Top of Data shown
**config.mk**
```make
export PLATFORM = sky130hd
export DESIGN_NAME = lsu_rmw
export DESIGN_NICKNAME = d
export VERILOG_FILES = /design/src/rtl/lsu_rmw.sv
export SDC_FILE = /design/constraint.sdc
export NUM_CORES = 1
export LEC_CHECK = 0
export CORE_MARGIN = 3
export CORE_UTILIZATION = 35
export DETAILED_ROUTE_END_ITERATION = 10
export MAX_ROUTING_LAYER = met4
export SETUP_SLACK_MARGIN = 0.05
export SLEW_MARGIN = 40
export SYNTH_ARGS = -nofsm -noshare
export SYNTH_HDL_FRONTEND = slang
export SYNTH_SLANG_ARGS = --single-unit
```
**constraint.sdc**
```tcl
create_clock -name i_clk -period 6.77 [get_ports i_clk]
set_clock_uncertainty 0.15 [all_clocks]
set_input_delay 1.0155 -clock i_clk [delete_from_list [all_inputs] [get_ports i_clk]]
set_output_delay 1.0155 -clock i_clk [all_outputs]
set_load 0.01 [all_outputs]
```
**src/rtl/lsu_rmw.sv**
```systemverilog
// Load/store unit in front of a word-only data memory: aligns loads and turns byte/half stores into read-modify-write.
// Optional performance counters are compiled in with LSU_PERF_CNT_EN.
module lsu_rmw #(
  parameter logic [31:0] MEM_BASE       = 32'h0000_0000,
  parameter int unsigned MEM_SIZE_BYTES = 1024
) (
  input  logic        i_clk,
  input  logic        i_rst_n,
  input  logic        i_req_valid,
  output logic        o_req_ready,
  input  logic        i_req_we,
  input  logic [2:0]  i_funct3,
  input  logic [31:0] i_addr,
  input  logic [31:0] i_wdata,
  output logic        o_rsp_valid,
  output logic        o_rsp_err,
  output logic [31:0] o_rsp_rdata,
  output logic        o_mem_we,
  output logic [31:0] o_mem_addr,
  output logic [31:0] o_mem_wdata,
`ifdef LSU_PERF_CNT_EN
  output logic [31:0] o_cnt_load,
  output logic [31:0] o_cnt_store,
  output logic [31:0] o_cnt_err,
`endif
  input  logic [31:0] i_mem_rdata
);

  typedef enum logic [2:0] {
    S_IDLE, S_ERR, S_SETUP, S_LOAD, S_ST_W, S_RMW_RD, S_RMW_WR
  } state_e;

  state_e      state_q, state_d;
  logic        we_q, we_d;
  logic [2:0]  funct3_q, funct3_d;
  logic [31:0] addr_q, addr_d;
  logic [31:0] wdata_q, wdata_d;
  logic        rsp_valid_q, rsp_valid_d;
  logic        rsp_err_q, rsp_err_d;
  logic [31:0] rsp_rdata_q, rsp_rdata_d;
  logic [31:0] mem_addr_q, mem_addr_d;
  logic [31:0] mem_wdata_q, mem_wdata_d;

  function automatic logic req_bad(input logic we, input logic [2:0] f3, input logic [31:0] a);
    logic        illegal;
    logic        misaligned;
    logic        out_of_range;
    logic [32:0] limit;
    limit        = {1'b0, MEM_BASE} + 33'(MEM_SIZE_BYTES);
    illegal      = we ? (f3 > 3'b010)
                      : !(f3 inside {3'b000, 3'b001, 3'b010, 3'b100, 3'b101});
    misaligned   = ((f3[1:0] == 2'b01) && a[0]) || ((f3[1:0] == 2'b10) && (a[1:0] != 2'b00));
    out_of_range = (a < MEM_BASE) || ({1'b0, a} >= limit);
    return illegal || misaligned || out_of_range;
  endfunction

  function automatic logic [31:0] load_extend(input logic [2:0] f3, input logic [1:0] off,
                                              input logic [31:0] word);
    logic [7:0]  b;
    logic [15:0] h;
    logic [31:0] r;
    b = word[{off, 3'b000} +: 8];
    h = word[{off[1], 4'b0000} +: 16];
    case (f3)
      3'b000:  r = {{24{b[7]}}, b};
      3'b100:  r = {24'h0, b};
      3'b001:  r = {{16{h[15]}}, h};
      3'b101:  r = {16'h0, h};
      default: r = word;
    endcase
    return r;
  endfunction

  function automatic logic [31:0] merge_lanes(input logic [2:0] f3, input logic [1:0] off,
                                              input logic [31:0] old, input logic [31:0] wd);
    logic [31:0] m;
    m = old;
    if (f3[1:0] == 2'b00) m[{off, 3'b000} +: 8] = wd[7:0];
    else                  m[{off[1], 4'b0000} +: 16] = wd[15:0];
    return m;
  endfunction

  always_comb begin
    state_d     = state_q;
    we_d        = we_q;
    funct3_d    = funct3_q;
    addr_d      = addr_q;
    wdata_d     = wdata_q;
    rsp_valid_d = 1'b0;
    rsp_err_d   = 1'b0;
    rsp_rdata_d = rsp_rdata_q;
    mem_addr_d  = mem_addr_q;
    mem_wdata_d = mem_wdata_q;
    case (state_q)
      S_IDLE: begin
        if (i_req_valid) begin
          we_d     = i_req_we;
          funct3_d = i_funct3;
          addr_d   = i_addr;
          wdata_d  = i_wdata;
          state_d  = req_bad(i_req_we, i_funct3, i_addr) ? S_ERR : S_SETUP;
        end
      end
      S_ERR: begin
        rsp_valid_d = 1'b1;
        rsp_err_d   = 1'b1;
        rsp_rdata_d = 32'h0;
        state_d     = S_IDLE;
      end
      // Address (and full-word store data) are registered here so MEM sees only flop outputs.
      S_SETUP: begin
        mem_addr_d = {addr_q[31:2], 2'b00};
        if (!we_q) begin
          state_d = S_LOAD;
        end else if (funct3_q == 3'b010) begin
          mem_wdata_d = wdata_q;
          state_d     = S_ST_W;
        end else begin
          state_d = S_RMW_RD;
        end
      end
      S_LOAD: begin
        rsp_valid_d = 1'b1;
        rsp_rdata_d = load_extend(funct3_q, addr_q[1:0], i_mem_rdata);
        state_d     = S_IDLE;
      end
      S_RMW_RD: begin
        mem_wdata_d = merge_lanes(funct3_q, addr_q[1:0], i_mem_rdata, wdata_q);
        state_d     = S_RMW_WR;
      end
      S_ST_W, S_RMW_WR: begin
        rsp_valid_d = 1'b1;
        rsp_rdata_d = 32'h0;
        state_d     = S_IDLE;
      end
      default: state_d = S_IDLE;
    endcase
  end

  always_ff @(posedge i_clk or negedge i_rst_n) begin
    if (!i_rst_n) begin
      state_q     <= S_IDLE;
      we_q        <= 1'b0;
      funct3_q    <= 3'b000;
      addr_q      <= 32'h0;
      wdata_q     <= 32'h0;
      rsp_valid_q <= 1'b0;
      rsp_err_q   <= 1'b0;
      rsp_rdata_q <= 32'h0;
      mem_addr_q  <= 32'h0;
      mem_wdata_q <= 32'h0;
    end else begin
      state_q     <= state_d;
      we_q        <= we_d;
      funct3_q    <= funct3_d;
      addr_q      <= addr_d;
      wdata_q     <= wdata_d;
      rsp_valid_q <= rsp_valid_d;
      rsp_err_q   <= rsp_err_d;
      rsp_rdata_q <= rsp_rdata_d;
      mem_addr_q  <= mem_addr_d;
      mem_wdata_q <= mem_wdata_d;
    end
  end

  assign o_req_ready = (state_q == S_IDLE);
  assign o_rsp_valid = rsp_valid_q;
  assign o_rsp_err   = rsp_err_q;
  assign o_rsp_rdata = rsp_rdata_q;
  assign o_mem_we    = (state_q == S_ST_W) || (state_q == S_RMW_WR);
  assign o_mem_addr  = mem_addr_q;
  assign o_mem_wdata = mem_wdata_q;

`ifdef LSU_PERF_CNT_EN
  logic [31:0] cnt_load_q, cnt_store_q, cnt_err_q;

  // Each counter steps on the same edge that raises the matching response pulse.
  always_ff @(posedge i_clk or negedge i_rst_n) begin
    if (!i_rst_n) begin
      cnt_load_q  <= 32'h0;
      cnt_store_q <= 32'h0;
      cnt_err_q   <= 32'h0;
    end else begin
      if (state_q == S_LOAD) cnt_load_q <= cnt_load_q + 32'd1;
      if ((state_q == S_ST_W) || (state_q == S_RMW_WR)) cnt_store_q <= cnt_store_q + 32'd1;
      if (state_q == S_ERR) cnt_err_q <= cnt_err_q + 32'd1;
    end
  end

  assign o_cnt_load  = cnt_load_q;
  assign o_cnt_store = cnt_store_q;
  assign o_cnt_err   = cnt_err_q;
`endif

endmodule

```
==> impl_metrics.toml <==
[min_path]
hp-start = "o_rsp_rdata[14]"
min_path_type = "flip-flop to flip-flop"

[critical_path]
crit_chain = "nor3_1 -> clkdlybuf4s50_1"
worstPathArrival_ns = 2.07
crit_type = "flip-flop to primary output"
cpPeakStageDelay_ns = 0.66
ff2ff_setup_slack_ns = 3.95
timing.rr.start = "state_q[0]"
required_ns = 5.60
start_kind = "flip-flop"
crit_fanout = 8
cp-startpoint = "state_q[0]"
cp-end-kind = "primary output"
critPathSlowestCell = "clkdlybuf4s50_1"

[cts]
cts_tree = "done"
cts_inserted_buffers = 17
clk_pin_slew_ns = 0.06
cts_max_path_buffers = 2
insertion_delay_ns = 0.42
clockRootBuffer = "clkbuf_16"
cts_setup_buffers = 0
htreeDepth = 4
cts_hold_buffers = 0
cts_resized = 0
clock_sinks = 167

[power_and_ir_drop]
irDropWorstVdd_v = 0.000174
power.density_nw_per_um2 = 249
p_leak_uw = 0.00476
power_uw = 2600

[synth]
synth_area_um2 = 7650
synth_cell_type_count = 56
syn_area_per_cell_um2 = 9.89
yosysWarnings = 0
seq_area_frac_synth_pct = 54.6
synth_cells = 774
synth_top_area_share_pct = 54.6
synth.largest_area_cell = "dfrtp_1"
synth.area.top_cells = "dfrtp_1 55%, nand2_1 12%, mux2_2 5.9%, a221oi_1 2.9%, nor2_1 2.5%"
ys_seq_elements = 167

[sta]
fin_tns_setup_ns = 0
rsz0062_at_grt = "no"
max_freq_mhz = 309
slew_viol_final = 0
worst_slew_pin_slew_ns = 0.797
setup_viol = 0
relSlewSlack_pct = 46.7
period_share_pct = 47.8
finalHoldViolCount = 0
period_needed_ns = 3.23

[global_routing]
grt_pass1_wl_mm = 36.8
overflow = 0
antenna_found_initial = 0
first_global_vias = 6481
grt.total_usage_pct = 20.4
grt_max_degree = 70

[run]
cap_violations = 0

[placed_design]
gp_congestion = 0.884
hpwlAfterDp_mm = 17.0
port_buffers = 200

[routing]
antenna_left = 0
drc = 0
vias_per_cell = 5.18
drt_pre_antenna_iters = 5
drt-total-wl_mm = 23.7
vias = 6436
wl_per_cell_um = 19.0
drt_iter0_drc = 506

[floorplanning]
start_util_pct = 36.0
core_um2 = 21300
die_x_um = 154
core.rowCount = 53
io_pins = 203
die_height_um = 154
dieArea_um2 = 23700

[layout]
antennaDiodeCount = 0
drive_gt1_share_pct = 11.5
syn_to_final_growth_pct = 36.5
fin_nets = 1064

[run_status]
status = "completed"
Bottom of Data shown
Top of Data shown
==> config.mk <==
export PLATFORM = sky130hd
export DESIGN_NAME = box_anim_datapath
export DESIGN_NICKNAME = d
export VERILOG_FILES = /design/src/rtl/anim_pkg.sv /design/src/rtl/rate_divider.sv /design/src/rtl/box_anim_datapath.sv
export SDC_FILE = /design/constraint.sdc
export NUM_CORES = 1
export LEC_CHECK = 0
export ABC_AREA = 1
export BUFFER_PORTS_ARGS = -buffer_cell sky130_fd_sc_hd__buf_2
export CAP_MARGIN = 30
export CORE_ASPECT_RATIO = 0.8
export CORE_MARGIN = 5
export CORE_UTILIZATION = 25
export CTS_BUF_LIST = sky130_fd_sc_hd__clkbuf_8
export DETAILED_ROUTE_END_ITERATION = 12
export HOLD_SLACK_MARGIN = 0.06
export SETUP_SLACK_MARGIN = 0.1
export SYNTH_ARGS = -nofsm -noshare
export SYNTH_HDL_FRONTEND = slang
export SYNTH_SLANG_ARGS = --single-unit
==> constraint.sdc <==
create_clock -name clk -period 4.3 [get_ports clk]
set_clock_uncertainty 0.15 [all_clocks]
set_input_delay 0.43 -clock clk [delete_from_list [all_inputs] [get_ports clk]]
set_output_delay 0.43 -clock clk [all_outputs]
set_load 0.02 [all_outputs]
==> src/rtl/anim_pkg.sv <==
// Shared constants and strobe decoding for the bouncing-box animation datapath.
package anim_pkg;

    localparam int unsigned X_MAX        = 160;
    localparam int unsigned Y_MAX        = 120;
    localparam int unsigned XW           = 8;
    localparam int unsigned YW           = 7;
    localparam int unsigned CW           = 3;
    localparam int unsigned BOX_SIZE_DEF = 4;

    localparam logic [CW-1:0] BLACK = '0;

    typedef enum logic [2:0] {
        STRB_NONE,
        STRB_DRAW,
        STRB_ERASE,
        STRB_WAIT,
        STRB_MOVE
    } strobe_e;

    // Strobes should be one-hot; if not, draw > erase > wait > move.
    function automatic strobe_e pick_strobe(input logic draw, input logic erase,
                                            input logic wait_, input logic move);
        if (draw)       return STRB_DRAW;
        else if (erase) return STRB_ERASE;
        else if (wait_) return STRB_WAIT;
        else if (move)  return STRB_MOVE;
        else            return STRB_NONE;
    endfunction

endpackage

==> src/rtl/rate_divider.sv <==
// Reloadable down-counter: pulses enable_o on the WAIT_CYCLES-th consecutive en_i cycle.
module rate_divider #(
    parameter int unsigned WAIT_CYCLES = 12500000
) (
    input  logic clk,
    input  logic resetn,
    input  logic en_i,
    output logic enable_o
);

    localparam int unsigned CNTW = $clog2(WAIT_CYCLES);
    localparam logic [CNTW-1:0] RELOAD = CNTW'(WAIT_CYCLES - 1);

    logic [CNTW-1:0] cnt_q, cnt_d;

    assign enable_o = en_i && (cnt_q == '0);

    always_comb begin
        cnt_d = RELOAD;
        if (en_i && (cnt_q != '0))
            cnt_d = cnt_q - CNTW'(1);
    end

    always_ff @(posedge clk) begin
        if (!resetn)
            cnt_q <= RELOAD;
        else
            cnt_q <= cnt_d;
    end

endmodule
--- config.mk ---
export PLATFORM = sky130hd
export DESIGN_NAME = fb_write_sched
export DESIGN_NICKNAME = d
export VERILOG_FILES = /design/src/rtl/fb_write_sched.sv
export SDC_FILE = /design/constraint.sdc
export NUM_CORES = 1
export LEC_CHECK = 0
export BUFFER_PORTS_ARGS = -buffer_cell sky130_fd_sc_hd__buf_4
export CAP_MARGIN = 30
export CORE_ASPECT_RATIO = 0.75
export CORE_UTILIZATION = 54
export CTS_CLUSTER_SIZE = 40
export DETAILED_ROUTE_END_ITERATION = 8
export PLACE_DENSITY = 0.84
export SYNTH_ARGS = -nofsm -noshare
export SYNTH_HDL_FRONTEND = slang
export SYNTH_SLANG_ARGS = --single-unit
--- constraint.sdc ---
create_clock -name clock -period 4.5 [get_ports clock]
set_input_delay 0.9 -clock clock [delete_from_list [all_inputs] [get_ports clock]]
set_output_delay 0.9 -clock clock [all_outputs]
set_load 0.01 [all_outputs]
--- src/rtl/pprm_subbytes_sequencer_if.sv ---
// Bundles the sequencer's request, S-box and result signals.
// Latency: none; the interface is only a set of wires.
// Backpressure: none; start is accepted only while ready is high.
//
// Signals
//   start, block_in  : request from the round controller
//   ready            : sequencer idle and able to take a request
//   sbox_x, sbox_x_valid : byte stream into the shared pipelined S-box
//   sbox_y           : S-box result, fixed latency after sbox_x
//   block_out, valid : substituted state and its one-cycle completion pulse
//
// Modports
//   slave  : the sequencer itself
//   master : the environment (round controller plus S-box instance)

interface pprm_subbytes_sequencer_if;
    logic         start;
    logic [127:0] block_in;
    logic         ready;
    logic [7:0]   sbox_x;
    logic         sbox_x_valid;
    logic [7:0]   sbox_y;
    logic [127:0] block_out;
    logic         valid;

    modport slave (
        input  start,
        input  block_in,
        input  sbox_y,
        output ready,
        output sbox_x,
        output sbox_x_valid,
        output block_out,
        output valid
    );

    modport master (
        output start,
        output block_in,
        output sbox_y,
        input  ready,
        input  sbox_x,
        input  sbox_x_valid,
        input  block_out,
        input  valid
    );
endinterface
Bottom of Data shown
Exercise directions ▸ Only a number is wanted: how many lines of the data above contain "assign"?

Answer to this problem ▸ 11